Top of Record set

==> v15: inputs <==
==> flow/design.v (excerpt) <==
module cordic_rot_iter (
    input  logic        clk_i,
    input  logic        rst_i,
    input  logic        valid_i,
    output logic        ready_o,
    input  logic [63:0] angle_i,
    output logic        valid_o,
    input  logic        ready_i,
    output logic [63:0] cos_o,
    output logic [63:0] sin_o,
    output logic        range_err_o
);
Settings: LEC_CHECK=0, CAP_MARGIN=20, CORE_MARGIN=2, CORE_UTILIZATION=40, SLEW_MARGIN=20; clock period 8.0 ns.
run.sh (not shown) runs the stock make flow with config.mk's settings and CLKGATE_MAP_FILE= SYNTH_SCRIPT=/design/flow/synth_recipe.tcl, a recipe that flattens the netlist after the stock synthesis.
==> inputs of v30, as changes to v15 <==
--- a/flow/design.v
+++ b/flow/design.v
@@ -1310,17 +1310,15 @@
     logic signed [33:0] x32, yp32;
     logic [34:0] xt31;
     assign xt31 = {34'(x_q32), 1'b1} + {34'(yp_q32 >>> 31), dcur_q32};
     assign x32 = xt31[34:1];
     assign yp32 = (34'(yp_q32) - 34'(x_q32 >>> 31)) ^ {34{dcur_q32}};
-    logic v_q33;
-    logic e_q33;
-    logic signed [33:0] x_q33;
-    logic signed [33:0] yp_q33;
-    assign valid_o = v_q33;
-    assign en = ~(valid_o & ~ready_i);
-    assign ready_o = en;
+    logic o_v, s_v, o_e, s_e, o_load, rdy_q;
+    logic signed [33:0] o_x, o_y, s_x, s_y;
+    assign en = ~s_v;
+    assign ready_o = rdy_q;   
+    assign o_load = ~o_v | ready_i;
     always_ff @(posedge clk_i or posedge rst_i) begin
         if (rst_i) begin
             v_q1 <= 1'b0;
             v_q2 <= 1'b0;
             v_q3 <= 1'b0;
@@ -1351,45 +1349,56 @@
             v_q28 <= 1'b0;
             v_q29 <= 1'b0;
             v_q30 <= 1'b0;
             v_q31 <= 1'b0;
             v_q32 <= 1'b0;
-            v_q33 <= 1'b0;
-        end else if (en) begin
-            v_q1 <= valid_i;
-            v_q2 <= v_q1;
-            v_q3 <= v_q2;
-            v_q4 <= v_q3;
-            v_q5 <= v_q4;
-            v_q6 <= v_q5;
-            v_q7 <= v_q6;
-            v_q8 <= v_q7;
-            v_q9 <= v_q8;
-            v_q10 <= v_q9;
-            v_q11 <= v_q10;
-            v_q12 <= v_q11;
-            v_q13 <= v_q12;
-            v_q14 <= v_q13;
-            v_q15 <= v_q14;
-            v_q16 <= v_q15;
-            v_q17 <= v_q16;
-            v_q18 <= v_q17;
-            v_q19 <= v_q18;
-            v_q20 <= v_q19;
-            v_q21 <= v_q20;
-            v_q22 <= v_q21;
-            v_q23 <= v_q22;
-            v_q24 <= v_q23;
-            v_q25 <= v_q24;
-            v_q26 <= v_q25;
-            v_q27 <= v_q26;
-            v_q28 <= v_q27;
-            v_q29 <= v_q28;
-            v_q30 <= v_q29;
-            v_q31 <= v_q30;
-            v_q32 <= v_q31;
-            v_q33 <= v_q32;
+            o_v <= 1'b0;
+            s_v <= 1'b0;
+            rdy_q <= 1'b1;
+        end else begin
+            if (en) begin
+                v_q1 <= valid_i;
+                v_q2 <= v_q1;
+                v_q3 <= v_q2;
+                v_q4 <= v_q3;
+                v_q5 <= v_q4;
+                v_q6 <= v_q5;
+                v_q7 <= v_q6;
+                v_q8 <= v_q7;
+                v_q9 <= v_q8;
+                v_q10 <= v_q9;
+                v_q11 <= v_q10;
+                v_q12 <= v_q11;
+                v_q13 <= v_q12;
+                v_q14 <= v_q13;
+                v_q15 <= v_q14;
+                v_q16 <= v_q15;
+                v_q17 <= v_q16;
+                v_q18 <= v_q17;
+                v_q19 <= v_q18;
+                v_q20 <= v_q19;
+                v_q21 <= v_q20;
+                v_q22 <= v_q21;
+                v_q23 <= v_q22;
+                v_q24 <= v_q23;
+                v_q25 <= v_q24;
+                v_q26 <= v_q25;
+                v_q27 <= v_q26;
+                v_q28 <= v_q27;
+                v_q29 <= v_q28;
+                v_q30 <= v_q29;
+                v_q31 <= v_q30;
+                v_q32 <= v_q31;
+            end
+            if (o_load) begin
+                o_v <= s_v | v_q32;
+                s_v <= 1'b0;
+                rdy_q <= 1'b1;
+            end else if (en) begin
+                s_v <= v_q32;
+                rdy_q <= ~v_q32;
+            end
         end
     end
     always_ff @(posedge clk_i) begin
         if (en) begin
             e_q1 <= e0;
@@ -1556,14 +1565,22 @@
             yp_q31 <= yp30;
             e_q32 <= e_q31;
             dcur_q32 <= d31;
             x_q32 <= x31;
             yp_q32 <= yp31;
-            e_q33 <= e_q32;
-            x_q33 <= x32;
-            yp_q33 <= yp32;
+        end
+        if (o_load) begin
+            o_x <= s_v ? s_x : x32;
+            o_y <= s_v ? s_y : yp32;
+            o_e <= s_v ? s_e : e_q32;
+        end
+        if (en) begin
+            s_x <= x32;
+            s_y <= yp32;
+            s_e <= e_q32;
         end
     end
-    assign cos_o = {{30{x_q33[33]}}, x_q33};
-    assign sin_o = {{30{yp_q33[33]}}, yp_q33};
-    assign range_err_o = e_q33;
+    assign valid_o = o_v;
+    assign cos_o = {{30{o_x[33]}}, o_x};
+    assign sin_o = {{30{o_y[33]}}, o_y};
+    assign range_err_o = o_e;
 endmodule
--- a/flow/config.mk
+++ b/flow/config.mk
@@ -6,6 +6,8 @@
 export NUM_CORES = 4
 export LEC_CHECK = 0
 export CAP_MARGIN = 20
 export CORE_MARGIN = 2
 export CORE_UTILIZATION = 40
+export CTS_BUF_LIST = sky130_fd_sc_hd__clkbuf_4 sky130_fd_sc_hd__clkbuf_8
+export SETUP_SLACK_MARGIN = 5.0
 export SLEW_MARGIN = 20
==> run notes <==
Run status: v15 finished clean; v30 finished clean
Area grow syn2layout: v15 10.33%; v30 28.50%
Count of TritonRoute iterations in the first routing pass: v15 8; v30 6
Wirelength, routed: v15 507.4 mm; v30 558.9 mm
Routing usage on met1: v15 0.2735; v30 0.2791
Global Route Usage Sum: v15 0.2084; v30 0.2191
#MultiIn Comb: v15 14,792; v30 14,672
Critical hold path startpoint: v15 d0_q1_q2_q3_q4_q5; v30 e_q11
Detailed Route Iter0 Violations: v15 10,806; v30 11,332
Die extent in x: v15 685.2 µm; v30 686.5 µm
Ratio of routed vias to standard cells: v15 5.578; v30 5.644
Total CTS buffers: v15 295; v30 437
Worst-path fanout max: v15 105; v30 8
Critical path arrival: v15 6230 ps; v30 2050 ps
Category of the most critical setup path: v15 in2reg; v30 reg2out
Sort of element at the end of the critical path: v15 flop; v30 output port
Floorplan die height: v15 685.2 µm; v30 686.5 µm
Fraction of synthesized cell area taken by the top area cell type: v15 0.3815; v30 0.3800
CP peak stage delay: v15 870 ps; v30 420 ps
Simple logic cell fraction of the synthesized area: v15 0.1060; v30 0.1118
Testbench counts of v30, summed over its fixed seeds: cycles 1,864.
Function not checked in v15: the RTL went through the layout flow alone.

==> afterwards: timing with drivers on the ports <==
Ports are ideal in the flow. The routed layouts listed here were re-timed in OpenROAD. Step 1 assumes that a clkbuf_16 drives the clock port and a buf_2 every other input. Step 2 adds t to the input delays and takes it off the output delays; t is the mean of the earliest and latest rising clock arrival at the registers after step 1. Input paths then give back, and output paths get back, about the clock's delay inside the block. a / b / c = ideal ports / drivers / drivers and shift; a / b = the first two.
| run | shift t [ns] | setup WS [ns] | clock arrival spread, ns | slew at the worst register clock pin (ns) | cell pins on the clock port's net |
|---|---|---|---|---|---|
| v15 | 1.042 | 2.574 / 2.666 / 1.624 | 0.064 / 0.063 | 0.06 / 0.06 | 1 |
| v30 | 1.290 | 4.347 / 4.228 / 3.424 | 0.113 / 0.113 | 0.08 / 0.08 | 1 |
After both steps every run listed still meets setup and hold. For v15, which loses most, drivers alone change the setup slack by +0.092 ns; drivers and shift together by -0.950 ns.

Bottom of Record set

● **Description of the task**: In the entries above, how many lines hold "config"? Answer with the number alone.

● **Solution for this exercise**: 3